Wednesday, February 11, 2009

The behavorial psychology behind stress testing

If you were to predict people’s reactions to a stressful event, such as a fire, where would you start? Would you gauge their responses to a similar high stress event like an earthquake, multiply their reactions to a mildly stressful event like a traffic jam, or monitor their emotions on a relaxing weekend day?

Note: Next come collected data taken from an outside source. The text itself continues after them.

File: src/rtl/lsb_pkg.sv
// Package for the status LED blinker: widths, register and mode codes,
// configuration struct and small counter helpers. No dependencies.
package lsb_pkg;

  localparam int CountBits = 16;   // elapsed and hold counters
  localparam int RegBits   = 16;   // configuration register width
  localparam int IdxBits   = 3;    // configuration register index width
  localparam int CmpBits   = (CountBits > RegBits) ? CountBits : RegBits;

  typedef logic [CountBits-1:0] count_t;
  typedef logic [RegBits-1:0]   reg_t;
  typedef logic [CmpBits-1:0]   cmp_t;

  localparam count_t CntMax = '1;

  // no-connection pattern boundaries, in ticks
  localparam cmp_t PatLit1End  = cmp_t'(1000);
  localparam cmp_t PatDark1End = cmp_t'(1500);
  localparam cmp_t PatLit2End  = cmp_t'(2000);
  localparam cmp_t PatDark2End = cmp_t'(2500);

  typedef enum logic [2:0] {
    MODE_OFF    = 3'd0,
    MODE_ON     = 3'd1,
    MODE_NOCONN = 3'd2,
    MODE_REC    = 3'd3,
    MODE_FAST   = 3'd4
  } led_mode_e;

  typedef enum logic [2:0] {
    CMD_NONE      = 3'd0,
    CMD_ON        = 3'd1,
    CMD_NOCONN    = 3'd2,
    CMD_REC_START = 3'd3,
    CMD_REC_STOP  = 3'd4,
    CMD_OFF       = 3'd5
  } cmd_e;

  typedef enum logic [IdxBits-1:0] {
    REG_LONG_PRESS     = 3'd0,
    REG_FAST_TOGGLE    = 3'd1,
    REG_FAST_DURATION  = 3'd2,
    REG_RECORD_TOGGLE  = 3'd3,
    REG_PATTERN_PERIOD = 3'd4
  } reg_idx_e;

  localparam reg_t LongPressRst     = reg_t'(3000);
  localparam reg_t FastToggleRst    = reg_t'(333);
  localparam reg_t FastDurationRst  = reg_t'(5000);
  localparam reg_t RecordToggleRst  = reg_t'(500);
  localparam reg_t PatternPeriodRst = reg_t'(5000);

  typedef struct packed {
    reg_t long_press;
    reg_t fast_toggle;
    reg_t fast_duration;
    reg_t record_toggle;
    reg_t pattern_period;
  } cfg_t;

  function automatic count_t sat_inc(count_t v);
    return (v == CntMax) ? v : v + count_t'(1);
  endfunction

endpackage
$ cat src/rtl/afd_cfg_regs.sv
// apb configuration registers of the fall detector
// depends on afd_pkg
module afd_cfg_regs import afd_pkg::*; (
	input  logic              clk,
	input  logic              arst_n,
	input  logic              psel,
	input  logic              penable,
	input  logic              pwrite,
	input  logic [ADDR_W-1:0] paddr,
	input  logic [DATA_W-1:0] pwdata,
	output logic [DATA_W-1:0] prdata,
	output logic              pready,
	output cfg_t              cfg
);

	cfg_t     cfg_q;
	reg_idx_t idx;
	logic     wr_en;

	assign idx    = reg_idx_t'(paddr[ADDR_W-1:2]);
	assign wr_en  = psel && penable && pwrite;
	assign pready = 1'b1;
	assign cfg    = cfg_q;

	always_ff @(posedge clk or negedge arst_n) begin
		if (!arst_n) begin
			cfg_q.rise_threshold_sq    <= THRESH_RESET;
			cfg_q.max_rise_interval_ms <= INTERVAL_RESET;
			cfg_q.events_needed        <= EVENTS_RESET;
			cfg_q.quiet_window_ms      <= QUIET_RESET;
		end else if (wr_en) begin
			case (idx)
				REG_THRESH:   cfg_q.rise_threshold_sq    <= pwdata[MAG_W-1:0];
				REG_INTERVAL: cfg_q.max_rise_interval_ms <= pwdata[WIN_W-1:0];
				REG_EVENTS:   cfg_q.events_needed        <= pwdata[CNT_W-1:0];
				REG_QUIET:    cfg_q.quiet_window_ms      <= pwdata[WIN_W-1:0];
				default:      cfg_q                      <= cfg_q;
			endcase
		end
	end

	always_comb begin
		case (idx)
			REG_THRESH:   prdata = DATA_W'(cfg_q.rise_threshold_sq);
			REG_INTERVAL: prdata = DATA_W'(cfg_q.max_rise_interval_ms);
			REG_EVENTS:   prdata = DATA_W'(cfg_q.events_needed);
			REG_QUIET:    prdata = DATA_W'(cfg_q.quiet_window_ms);
			default:      prdata = '0;
		endcase
	end

endmodule

$ cat src/rtl/afd_axis_lane.sv
// one axis lane: absolute value and square, registered
// depends on afd_pkg
module afd_axis_lane import afd_pkg::*; (
	input  logic                        clk,
	input  logic                        en,
	input  logic signed [AXIS_BITS-1:0] axis,
	output logic        [SQ_W-1:0]      sq_s1
);

	logic [AXIS_BITS-1:0] raw;
	logic [AXIS_BITS-1:0] mag;

	assign raw = axis;
	// most negative value maps to its own magnitude as unsigned
	assign mag = raw[AXIS_BITS-1] ? (~raw + AXIS_BITS'(1)) : raw;

	always_ff @(posedge clk) begin
		if (en) begin
			sq_s1 <= SQ_W'(mag) * SQ_W'(mag);
		end
	end

endmodule
==> src/hdl/atba_req_if.sv <==
interface atba_req_if;
    logic                            valid;
    logic                            ready;
    logic [atba_pkg::OP_W-1:0]       op;
    logic [atba_pkg::SEL_W-1:0]      arena_sel;
    logic [atba_pkg::CNT_W-1:0]      byte_count;
    logic [atba_pkg::ALIGN_W-1:0]    align_log2;

    modport source(output valid, op, arena_sel, byte_count, align_log2, input ready);
    modport sink(input valid, op, arena_sel, byte_count, align_log2, output ready);
endinterface

==> src/hdl/atba_rsp_if.sv <==
interface atba_rsp_if;
    logic                            valid;
    logic                            ready;
    logic [atba_pkg::STATUS_W-1:0]   status;
    logic [atba_pkg::SEL_W-1:0]      arena_out;
    logic [atba_pkg::ADDR_W-1:0]     address;
    logic [atba_pkg::CNT_W-1:0]      used_bytes;
    logic [atba_pkg::CNT_W-1:0]      free_bytes;

    modport source(output valid, status, arena_out, address, used_bytes, free_bytes,
                   input ready);
    modport sink(input valid, status, arena_out, address, used_bytes, free_bytes,
                 output ready);
endinterface

==> src/hdl/atba_ram.sv <==
module atba_ram #(
    parameter int WIDTH = 32,
    parameter int DEPTH = 16
) (
    input  logic                     i_clk,
    input  logic                     i_we,
    input  logic [$clog2(DEPTH)-1:0] i_waddr,
    input  logic [WIDTH-1:0]         i_wdata,
    input  logic [$clog2(DEPTH)-1:0] i_raddr,
    output logic [WIDTH-1:0]         o_rdata
);
    logic [WIDTH-1:0] r_mem [DEPTH];

    always_ff @(posedge i_clk) begin
        if (i_we) begin
            r_mem[i_waddr] <= i_wdata;
        end
        o_rdata <= r_mem[i_raddr];
    end
endmodule

==> src/hdl/atba_first_free.sv <==
module atba_first_free #(
    parameter int N  = 16,
    parameter int IW = 4
) (
    input  logic [N-1:0]  i_committed,
    output logic          o_any,
    output logic [IW-1:0] o_idx
);
    // lowest clear bit wins: scan from the top so the last hit is the lowest
    always_comb begin
        o_any = 1'b0;
        o_idx = '0;
        for (int i = N - 1; i >= 0; i--) begin
            if (!i_committed[i]) begin
                o_any = 1'b1;
                o_idx = IW'(i);
            end
        end
    end
endmodule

The Basel Committee on Banking Supervision recently released a very interesting document called “Principles for Sound Stress Testing Practices and Supervision.” The ideas expressed in it are broadly relevant and go far beyond banking industry-specific issues. Here are two examples:

“Most risk management models, including stress tests, use historical statistical relationships to assess risk. They assume that risk is driven by a known and constant statistical process i.e. they assume that historical relationships constitute a good basis for forecasting the development of future risks.”
"…given a long period of stability, backward-looking historical information indicated benign conditions so that these models did not pick up the possibility of severe shocks nor the build up of vulnerabilities within the system. Historical statistical relationships, such as correlations, proved to be unreliable once actual events started to unfold… Extreme reactions (by definition) occur rarely and may carry little weight in models that rely on historical data.”
These quotes are interesting to us for two reasons. First, they exhibit a very common misconception that assuming a constant process and measuring stable correlations is pretty much the only way to use historical data. Secondly, they indirectly validate the method for performing factor stress tests that FactSet introduced last Spring, called Event Weighted testing.

As for the first point, the crux of the matter is in the assumption of a stable and a linear system. This type of thinking can be roughly understood in the following way: Airline stocks depend on oil prices as related their inputs. Oil stocks depend on oil prices as related to their outputs. Therefore, there should be some stable economic relationship between the airline companies and the oil companies that would warrant their stocks to move together in a stable pattern. This is the constancy assumption. The assumption of normal distribution by using correlation as the measure of that relationship completes the picture by introducing the assumption of linearity.

Stability and linearity of relationships are ideas that led to the much publicized talk of “decoupling” of international markets from the U.S. in the Summer of 2008. It was prominent enough for Donald Kohn, the Vice Chairman of the Federal Reserve, to discuss at the International Research Forum on Monetary Policy as late as June 2008. The idea was that foreign markets – and especially emerging markets – diversified their trade and could withstand a U.S. meltdown. Of course, the ensuing events quickly put that idea to rest, but it seemed plausible based on the assumption of stability and linearity.

What it failed to take into account is that during extreme events the forces in play are not really economic, but rather trading-induced and psychological. The financial system is not some random process, but driven by real human beings who frequently make very similar judgments (call it herd behavior if you like, I just don’t like that term) based on their emotions, especially in times of crisis.

There is not any permanent linear correlation such as would be described:
When stock A goes down 4% stock B usually goes down by about 2%; therefore when stock A will go down 40% stock B will go down by about 20%. No, in fact stock B is likely to follow stock all the way to the 40%, because in crisis the economic relationships are not nearly as important. This discontinuity produces a so-called “rise in correlations,” which the document cites.

One could say hindsight is 20-20. But the idea of decoupling was not difficult to disprove even based on the historical data available in August of 2008.

Consider the following table:

Correlations of S&P 500 with Emerging Markets as of 8/31/2008
The “Calm” row contains correlations of S&P 500 with various emerging markets calculated using one year of data prior to 8/31/2008. However, if we used only the 25 most extreme days during the 8/31/2007 to 8/31/2008 period, the picture would be completely different. The decoupling and the suspect diversification benefits vanish even without considering the events of Fall 2008. This is because extreme environments, though caused by different events (in fact an infinity of possible trigger events) produce similar environments, which can be modeled by focusing on the historical extreme data points, rather than simply historical data without any regard for the period from which it was drawn.

This is precisely the idea of the Event Weighted stress testing which FactSet introduced in presentations last Spring. In summary, stress tests should not use the data from benign conditions AT ALL. Depending on the stress test, historical data points that are used to model the correlations for the stress test have to be drawn from the most similar extreme events. Risk in financial markets is very much about people’s behavior, and you don’t learn about people’s behavior during a fire by observing them on a calm picnic day.